Travelport Taps Executives to Lead Airline Reservation System

Travelport announced a new executive management team this week, following the merger last month of two of the biggest companies in the airline booking industry.

The new management structure will allow the company to focus on rolling out new technologies and service offerings that can be jointly leveraged by the two electronic booking platforms, said Gordon Wilson, newly named chief executive of Travelport GDS (Global Distribution Systems).

Travelport’s $1.4 billion acquisition of Worldspan L.P. last month brought together two companies that offer electronic booking systems to major airlines such as Delta, Northwest, Air Canada and British Airways and to a wide range of travel agencies and related businesses. Combined, Travelport’s Galileo and Worldspan systems connect to some 63,000 travel agencies and 750 major travel suppliers.

As part of the new Travelport GDS management team, Sue Powers was named chief information officer and Dave Lauderdale chief technology officer. Travelport GDS will be an operating unit under the larger Travelport company, which also includes Orbitz, an Internet travel booking service, and Gullivers Travel Associates, a travel wholesaler.

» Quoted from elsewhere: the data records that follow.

This is an optimization exercise on Yosys and OpenROAD, whose aim is small area and a short achievable clock period, not a production implementation. RTL that was checked went through simulation tests only; none was proved equivalent to the original. Power and IR drop assume default switching activity.

==> run A <==
==> flow/design.v <==
module map_gauntlet (
    input  wire         clk,
    input  wire         rst,             
    input  wire         cmt_valid,
    input  wire [2:0]   cmt_index,
    input  wire [255:0] cmt_entry,
    output reg          cmt_ack,
    output reg  [2:0]   cmt_cause,       
    input  wire         req_valid,
    input  wire [63:0]  req_addr,
    input  wire [4:0]   req_part,
    input  wire [2:0]   req_type,        
    input  wire         req_mgmt,        
    input  wire         req_restrict,    
    output reg          rsp_valid,
    output reg  [1:0]   rsp_status,      
    output reg  [2:0]   rsp_cause,
    output reg  [2:0]   rsp_index,
    output reg  [2:0]   rsp_index2,
    output reg  [2:0]   rsp_kind,
    output reg  [12:0]  rsp_target,
    output reg  [1:0]   rsp_fwd,
    output reg  [14:0]  rsp_attr,
    output reg  [63:0]  rsp_addr
);
    localparam NENT = 8;
    localparam ST_HIT     = 2'd0;
    localparam ST_MISS    = 2'd1;
    localparam ST_OVERLAP = 2'd2;
    localparam ST_DENY    = 2'd3;
    localparam K_PORT   = 3'd0;
    localparam K_MCAST  = 3'd1;
    localparam K_ENGINE = 3'd2;
    localparam K_LOCAL  = 3'd3;
    localparam K_DROP   = 3'd4;
    integer i, j;
    wire        e_valid  = cmt_entry[0];
    wire [2:0]  e_kind   = cmt_entry[3:1];
    wire [5:0]  e_size   = cmt_entry[9:4];
    wire [1:0]  e_fwd    = cmt_entry[11:10];
    wire [51:0] e_base   = cmt_entry[63:12];
    wire [63:0] e_xlate  = cmt_entry[127:64];
    wire [12:0] e_target = cmt_entry[236:224];
    wire [51:0] e_pmask = ~({52{1'b1}} << (e_size - 6'd12));
    wire [19:0] e_lo_a   = e_base[19:0] | e_pmask[19:0];
    wire        e_carry  = (e_xlate[31:12] > ~e_lo_a);
    wire        e_lbig   = (e_base[51:20] != 32'd0) || (e_xlate[63:32] != 32'd0)
                         || (e_size > 6'd32) || e_carry;
    reg [2:0] chk_cause;
    always @(*) begin
        chk_cause = 3'd0;
        if (e_valid) begin
            if (e_size < 6'd12 || e_size > 6'd52)
                chk_cause = 3'd1;
            else if ((e_base & e_pmask) != 52'd0)
                chk_cause = 3'd2;
            else if (e_kind > K_DROP || e_fwd == 2'b11)
                chk_cause = 3'd3;
            else if (e_kind == K_PORT && (e_target[6] || e_target[12:11] != 2'b00))
                chk_cause = 3'd4;
            else if (e_kind == K_LOCAL && e_target[12:3] != 10'd0)
                chk_cause = 3'd4;
            else if (e_xlate[11:0] != 12'd0)
                chk_cause = 3'd5;
            else if (e_kind == K_ENGINE && e_size != 6'd16)
                chk_cause = 3'd6;
            else if (e_kind == K_LOCAL && e_lbig)
                chk_cause = 3'd7;
        end
    end
    reg         c_we;
    reg [2:0]   c_idx;
    reg [239:0] c_data;    
    always @(posedge clk) begin
        cmt_ack   <= cmt_valid && !rst;
        cmt_cause <= chk_cause;
        c_we      <= cmt_valid && !rst && chk_cause == 3'd0;
        c_idx     <= cmt_index;
        c_data    <= {cmt_entry[255:241], cmt_entry[236:128], cmt_entry[127:64+12],
                      cmt_entry[63:10], e_size - 6'd12, cmt_entry[3:0]};
    end
    reg         t_valid   [0:NENT-1];
    reg [2:0]   t_kind    [0:NENT-1];
    reg [5:0]   t_size    [0:NENT-1];    
    reg [1:0]   t_fwd     [0:NENT-1];
    reg [51:0]  t_base    [0:NENT-1];    
    reg [51:0]  t_xlate   [0:NENT-1];    
    reg [31:0]  t_visible [0:NENT-1];
    reg [31:0]  t_rd      [0:NENT-1];
    reg [31:0]  t_wr      [0:NENT-1];
    reg [12:0]  t_target  [0:NENT-1];
    reg [14:0]  t_attr    [0:NENT-1];    
    always @(posedge clk) begin
        for (i = 0; i < NENT; i = i + 1) begin
            if (rst)
                t_valid[i] <= 1'b0;
            else if (c_we && c_idx == i)
                t_valid[i] <= c_data[0];
        end
    end
    always @(posedge clk) begin
        for (i = 0; i < NENT; i = i + 1) begin
            if (c_we && c_idx == i) begin
                t_kind[i]    <= c_data[3:1];
                t_size[i]    <= c_data[9:4];
                t_fwd[i]     <= c_data[11:10];
                t_base[i]    <= c_data[63:12];
                t_xlate[i]   <= c_data[115:64];
                t_visible[i] <= c_data[147:116];
                t_rd[i]      <= c_data[179:148];
                t_wr[i]      <= c_data[211:180];
                t_target[i]  <= c_data[224:212];
                t_attr[i]    <= c_data[239:225];
            end
        end
    end
    reg         q_v;
    reg [63:0]  q_addr;
    reg [4:0]   q_part;
    reg [2:0]   q_type;
    reg         q_mgmt;
    reg         q_restrict;
    always @(posedge clk) begin
        q_v        <= req_valid && !rst;
        q_addr     <= req_addr;
        q_part     <= req_part;
        q_type     <= req_type;
        q_mgmt     <= req_mgmt;
        q_restrict <= req_restrict;
    end
    wire [31:0] q_part_oh = 32'd1 << q_part;
    reg [NENT-1:0] hit;
    reg [NENT-1:0] e_rd, e_wr;
    reg [51:0]     mask;
    always @(*) begin
        for (i = 0; i < NENT; i = i + 1) begin
            mask = ({52{1'b1}} << t_size[i]);
            hit[i] = t_valid[i]
                   && ((q_addr[63:12] & mask) == t_base[i])
                   && (q_mgmt || (t_visible[i] & q_part_oh) != 32'd0);
            e_rd[i] = (t_rd[i] & q_part_oh) != 32'd0;
            e_wr[i] = (t_wr[i] & q_part_oh) != 32'd0;
        end
    end
    reg [2:0] idx0, idx1;
    reg       none, multi;
    reg       seen;
    always @(*) begin
        idx0 = 3'd0;
        idx1 = 3'd0;
        for (i = NENT - 1; i >= 0; i = i - 1) begin
            if (hit[i]) begin
                idx1 = idx0;
                idx0 = i[2:0];
            end
        end
        none  = (hit == {NENT{1'b0}});
        multi = 1'b0;
        seen  = 1'b0;
        for (i = 0; i < NENT; i = i + 1) begin
            multi = multi | (seen & hit[i]);
            seen  = seen | hit[i];
        end
    end
    reg [2:0]  s_kind;
    reg [12:0] s_target;
    reg [1:0]  s_fwd;
    reg [14:0] s_attr;
    reg [51:0] s_xlate;
    reg        s_rd, s_wr;
    always @(*) begin
        s_kind = 3'd0; s_target = 13'd0; s_fwd = 2'd0; s_attr = 15'd0; s_xlate = 52'd0;
        s_rd = 1'b0; s_wr = 1'b0;
        for (i = 0; i < NENT; i = i + 1) begin
            s_kind   = s_kind   | ({3{hit[i]}}  & t_kind[i]);
            s_target = s_target | ({13{hit[i]}} & t_target[i]);
            s_fwd    = s_fwd    | ({2{hit[i]}}  & t_fwd[i]);
            s_attr   = s_attr   | ({15{hit[i]}} & t_attr[i]);
            s_xlate  = s_xlate  | ({52{hit[i]}} & t_xlate[i]);
            s_rd     = s_rd     | (hit[i] & e_rd[i]);
            s_wr     = s_wr     | (hit[i] & e_wr[i]);
        end
    end
    reg         p_v;
    reg         p_none, p_multi;
    reg [2:0]   p_idx0, p_idx1;
    reg [2:0]   p_kind;
    reg [12:0]  p_target;
    reg [1:0]   p_fwd;
    reg [14:0]  p_attr;
    reg [51:0]  p_xlate;
    reg         p_rd, p_wr;
    reg [63:0]  p_addr;
    reg [2:0]   p_type;
    reg         p_mgmt;
    reg         p_restrict;
    always @(posedge clk) begin
        p_v        <= q_v && !rst;
        p_none     <= none;
        p_multi    <= multi;
        p_idx0     <= idx0;
        p_idx1     <= idx1;
        p_kind     <= s_kind;
        p_target   <= s_target;
        p_fwd      <= s_fwd;
        p_attr     <= s_attr;
        p_xlate    <= s_xlate;
        p_rd       <= s_rd;
        p_wr       <= s_wr;
        p_addr     <= q_addr;
        p_type     <= q_type;
        p_mgmt     <= q_mgmt;
        p_restrict <= q_restrict;
    end
    reg       deny;
    reg [2:0] deny_cause;
    always @(*) begin
        deny = 1'b0;
        deny_cause = 3'd0;
        if (!p_mgmt) begin
            case (p_type)
                3'd0, 3'd1: if (!p_wr) begin deny = 1'b1; deny_cause = 3'd1; end
                3'd2:       if (!p_rd) begin deny = 1'b1; deny_cause = 3'd0; end
                3'd3:       if (!p_rd && !p_wr) begin deny = 1'b1; deny_cause = 3'd2; end
                3'd4: begin
                    if (!p_rd && !p_wr) begin deny = 1'b1; deny_cause = 3'd2; end
                    else if (!p_rd)     begin deny = 1'b1; deny_cause = 3'd0; end
                    else if (!p_wr)     begin deny = 1'b1; deny_cause = 3'd1; end
                end
                default: ;
            endcase
        end
    end
    wire        one      = !p_none && !p_multi;
    wire [2:0]  eff_kind = (p_restrict && (p_kind == K_MCAST || p_kind == K_ENGINE)) ? K_DROP : p_kind;
    wire [51:0] xl_page  = p_addr[63:12] + p_xlate;
    wire [63:0] xl_addr  = (eff_kind == K_ENGINE) ? {48'd0, p_addr[15:0]}
                                                  : {xl_page, p_addr[11:0]};
    always @(posedge clk) begin
        rsp_valid  <= p_v && !rst;
        rsp_status <= p_none ? ST_MISS : p_multi ? ST_OVERLAP : deny ? ST_DENY : ST_HIT;
        rsp_cause  <= (one && deny) ? deny_cause : 3'd0;
        rsp_index  <= p_idx0;
        rsp_index2 <= p_multi ? p_idx1 : 3'd0;
        rsp_kind   <= one ? eff_kind : 3'd0;
        rsp_target <= one ? p_target : 13'd0;
        rsp_fwd    <= one ? p_fwd    : 2'd0;
        rsp_attr   <= one ? p_attr   : 15'd0;
        rsp_addr   <= (one && !deny) ? xl_addr : p_addr;
    end
endmodule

Jeff Clarke is president and CEO of the parent company, which is based in New York.

Wilson said the new management structure does not mean that the company will be forcing customers to migrate over to the Galileo or Worldspan systems. However, as the company moves forward, it intends to build new technologies and functionalities, such as the ability to link directly into an airline’s Web booking system, that can be jointly rolled out onto both platforms.

In the past, when both systems were built on proprietary technology, such joint rollouts would have been difficult. But in recent years, both the Galileo and Worldspan reservation systems have migrated to open technologies.

“It makes aligning the two systems and building new offerings easier and quicker,” Wilson said in a phone interview from the Travelport GDS headquarters in Langley, UK. “As we build new functionality, we will build it once for both systems.” He pointed to a new feature the company rolled out for Air Canada in August which allows travel agencies to access the same products Air Canada offers on its Web site through the Galileo reservation system as an example of where the industry is headed.

Other units also falling under the umbrella of Travelport GDS will be Shepherd Systems, a provider of business and marketing intelligence to the travel industry; THOR, a provider of distribution and marketing services; and aiRES, a next-generation reservation system aimed at discount air carriers that is leveraging Internet technologies. aiRES suffered a setback when its launch customer West Jet Airlines, of Calgary, Alberta, said it had decided against using the system (see Baseline article, “Airline Reservation System Hits Turbulence“)

Wilson said he has confidence in aiRES and pointed to the success of Virgin America, which recently launched using the aiRES platform.